O que acontece quando a Volkswagen decide levar a sigla GTI ao limite - sem qualquer preocupação com bom senso? Meio século após o nascimento do Golf “Grand Tourer Injection”, a marca alemã voltou a pôr em destaque aquele que é, muito provavelmente, o GTI mais disparatado alguma vez imaginado: o Volkswagen Golf GTI W12-650.
Nascido em 2007 como um protótipo único, este GTI W12-650 reaparece agora pintado em vermelho Tornado - e continua tão extravagante como no dia em que foi revelado. Sob a carroçaria alargada de um Golf V de três portas (mais 160 mm), está escondido um 6.0 W12 biturbo de origem Bentley, instalado em posição central traseira.
Sim, leu bem: um Golf GTI com alma de Bentley Continental GT e tração traseira. E agora ouça isto:
Com 650 cv e 750 Nm, enviados para as rodas traseiras através de uma caixa automática de seis velocidades (emprestada do Phaeton), este “GTI” faz dos 0 aos 100 km/h em 3,7s. Velocidade máxima? 325 km/h.

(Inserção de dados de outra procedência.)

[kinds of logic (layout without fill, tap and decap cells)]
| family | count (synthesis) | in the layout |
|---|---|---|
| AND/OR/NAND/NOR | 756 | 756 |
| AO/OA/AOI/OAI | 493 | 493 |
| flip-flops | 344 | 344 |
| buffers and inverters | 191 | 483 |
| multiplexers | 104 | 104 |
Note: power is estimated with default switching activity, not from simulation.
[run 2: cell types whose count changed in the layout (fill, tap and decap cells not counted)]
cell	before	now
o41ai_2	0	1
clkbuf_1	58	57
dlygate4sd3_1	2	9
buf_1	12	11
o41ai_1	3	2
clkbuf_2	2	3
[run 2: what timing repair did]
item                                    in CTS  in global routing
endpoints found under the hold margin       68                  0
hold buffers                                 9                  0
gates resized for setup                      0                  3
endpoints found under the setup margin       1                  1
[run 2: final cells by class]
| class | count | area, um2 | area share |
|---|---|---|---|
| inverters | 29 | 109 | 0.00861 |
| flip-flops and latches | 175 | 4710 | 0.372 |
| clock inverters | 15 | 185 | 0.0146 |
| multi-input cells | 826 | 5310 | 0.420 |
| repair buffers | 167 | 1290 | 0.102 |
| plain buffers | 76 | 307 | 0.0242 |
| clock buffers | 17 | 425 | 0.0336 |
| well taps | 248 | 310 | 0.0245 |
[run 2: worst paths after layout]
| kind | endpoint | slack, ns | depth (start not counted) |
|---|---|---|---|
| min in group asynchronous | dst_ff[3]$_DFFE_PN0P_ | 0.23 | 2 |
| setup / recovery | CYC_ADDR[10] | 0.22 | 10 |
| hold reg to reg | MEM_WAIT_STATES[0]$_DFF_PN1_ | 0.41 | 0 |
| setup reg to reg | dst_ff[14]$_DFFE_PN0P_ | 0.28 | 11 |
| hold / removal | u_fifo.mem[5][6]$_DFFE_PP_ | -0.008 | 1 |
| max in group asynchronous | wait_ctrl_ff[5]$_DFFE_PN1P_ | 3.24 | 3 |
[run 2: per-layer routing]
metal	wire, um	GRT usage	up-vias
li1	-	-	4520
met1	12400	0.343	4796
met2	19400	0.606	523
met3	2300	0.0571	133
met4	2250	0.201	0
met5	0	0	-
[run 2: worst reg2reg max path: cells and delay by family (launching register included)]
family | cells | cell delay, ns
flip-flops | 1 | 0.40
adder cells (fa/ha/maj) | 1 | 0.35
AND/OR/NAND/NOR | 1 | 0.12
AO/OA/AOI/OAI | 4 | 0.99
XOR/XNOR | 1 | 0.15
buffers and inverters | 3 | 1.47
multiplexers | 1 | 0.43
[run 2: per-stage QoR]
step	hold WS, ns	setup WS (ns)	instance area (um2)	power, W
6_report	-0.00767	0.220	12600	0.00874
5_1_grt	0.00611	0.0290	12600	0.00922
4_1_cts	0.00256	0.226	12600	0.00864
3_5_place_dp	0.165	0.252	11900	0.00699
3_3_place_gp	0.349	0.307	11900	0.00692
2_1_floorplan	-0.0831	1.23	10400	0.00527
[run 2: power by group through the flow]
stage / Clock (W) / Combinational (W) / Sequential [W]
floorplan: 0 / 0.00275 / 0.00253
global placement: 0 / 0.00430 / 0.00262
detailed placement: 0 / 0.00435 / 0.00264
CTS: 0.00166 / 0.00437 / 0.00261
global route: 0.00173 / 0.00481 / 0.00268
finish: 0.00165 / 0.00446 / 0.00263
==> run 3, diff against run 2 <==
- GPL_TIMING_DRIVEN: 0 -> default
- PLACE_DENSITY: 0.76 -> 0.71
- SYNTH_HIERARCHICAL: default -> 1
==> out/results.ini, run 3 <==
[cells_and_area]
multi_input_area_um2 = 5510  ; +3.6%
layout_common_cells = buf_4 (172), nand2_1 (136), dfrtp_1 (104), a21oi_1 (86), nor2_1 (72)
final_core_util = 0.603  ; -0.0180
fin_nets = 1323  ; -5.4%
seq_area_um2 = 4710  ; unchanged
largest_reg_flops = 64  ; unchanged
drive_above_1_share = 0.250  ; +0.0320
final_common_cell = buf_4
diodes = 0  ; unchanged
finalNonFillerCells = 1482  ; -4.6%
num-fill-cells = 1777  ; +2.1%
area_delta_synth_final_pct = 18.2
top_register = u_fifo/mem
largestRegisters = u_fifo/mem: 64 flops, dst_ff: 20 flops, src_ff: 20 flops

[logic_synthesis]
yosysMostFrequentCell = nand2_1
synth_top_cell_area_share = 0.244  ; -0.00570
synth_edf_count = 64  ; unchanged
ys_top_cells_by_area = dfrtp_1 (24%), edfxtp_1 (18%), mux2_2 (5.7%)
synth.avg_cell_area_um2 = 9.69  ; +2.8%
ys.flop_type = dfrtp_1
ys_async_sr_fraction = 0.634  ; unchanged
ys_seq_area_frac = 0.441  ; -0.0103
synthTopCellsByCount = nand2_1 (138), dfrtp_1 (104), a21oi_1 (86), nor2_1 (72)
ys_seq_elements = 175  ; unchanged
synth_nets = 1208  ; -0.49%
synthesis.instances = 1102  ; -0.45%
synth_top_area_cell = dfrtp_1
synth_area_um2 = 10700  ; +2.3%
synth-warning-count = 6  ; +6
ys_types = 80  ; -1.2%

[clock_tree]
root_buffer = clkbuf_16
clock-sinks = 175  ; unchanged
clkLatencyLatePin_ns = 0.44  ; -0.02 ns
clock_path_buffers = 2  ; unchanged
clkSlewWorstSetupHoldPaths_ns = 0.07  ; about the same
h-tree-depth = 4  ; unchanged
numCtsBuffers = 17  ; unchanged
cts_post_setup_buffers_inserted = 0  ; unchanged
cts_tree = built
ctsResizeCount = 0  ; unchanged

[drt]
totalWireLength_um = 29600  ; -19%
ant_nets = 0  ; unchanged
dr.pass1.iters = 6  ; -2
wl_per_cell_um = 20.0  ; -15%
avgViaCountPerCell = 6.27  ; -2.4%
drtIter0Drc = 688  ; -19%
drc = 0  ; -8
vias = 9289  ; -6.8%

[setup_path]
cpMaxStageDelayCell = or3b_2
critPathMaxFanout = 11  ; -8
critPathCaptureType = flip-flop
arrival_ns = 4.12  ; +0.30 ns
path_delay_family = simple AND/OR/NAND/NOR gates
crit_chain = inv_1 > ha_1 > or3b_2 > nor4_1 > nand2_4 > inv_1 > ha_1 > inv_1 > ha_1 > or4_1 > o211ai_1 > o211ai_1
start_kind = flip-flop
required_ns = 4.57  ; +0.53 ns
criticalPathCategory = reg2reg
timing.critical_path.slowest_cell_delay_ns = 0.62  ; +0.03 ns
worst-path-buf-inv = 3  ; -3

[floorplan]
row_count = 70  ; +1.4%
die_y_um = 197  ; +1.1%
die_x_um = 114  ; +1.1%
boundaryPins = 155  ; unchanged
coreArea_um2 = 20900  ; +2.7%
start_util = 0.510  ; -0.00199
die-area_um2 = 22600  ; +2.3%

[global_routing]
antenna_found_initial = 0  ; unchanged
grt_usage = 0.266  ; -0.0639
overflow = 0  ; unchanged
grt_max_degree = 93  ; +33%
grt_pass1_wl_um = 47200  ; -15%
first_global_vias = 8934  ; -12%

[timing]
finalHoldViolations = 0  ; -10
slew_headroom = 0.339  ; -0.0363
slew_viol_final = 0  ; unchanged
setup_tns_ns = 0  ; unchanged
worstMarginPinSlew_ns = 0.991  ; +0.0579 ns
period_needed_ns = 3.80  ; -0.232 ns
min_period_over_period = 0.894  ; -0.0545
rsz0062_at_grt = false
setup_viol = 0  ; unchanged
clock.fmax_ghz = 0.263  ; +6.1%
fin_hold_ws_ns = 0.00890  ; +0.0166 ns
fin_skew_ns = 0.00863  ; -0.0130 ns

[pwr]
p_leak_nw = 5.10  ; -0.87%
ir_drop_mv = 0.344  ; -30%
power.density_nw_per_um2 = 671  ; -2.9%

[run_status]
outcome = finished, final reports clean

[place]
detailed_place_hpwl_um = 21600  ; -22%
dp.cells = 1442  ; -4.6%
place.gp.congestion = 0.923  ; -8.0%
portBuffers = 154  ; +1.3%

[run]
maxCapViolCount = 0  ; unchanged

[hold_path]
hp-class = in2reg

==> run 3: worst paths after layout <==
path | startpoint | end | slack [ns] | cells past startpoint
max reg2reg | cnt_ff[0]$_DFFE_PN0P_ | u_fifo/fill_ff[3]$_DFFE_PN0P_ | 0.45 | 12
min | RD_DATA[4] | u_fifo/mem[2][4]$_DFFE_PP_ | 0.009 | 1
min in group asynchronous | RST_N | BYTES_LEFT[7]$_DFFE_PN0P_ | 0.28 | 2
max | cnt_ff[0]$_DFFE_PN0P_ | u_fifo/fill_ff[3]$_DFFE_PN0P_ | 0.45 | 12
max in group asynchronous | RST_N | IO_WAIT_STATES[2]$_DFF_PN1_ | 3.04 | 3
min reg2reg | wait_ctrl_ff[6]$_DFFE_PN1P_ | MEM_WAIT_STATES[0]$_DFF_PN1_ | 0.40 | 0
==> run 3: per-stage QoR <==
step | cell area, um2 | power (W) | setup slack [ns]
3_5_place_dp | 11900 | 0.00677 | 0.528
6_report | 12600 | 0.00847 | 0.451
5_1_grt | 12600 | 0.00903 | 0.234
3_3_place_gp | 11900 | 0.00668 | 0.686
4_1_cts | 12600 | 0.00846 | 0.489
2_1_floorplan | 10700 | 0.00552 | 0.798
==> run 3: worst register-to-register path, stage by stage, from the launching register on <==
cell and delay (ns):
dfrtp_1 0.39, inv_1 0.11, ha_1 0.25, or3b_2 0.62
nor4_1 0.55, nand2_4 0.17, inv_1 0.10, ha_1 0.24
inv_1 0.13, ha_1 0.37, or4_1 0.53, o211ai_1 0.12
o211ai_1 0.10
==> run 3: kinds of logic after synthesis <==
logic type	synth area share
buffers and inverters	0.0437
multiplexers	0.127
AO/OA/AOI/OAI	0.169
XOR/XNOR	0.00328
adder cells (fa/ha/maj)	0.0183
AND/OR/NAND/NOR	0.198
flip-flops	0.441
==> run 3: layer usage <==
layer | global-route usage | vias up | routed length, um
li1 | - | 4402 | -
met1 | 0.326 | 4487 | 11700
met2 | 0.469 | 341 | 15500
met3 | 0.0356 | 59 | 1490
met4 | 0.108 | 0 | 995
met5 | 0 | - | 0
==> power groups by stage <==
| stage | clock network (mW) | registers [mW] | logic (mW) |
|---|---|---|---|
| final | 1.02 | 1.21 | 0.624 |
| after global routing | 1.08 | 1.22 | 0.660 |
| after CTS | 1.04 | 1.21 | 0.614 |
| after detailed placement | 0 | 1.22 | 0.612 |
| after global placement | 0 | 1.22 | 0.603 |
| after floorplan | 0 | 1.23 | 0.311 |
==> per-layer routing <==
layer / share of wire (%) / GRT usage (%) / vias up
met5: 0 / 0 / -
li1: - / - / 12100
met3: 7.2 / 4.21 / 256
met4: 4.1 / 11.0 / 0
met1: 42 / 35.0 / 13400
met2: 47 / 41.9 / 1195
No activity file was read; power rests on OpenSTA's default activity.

Para aguentar tanta força, a Volkswagen foi buscar o melhor dentro do grupo: travões dianteiros do Audi RS 4 e eixo traseiro do Lamborghini Gallardo. O tejadilho em fibra de carbono inclui uma entrada de ar para alimentar os radiadores traseiros, enquanto os pneus 295 tentavam conter um binário à altura de um supercarro.
Exagerado? Claro. Necessário? Provavelmente não. Mas o Golf GTI W12-650 é o espelho de uma fase da Volkswagen em que o impossível parecia ser apenas o começo.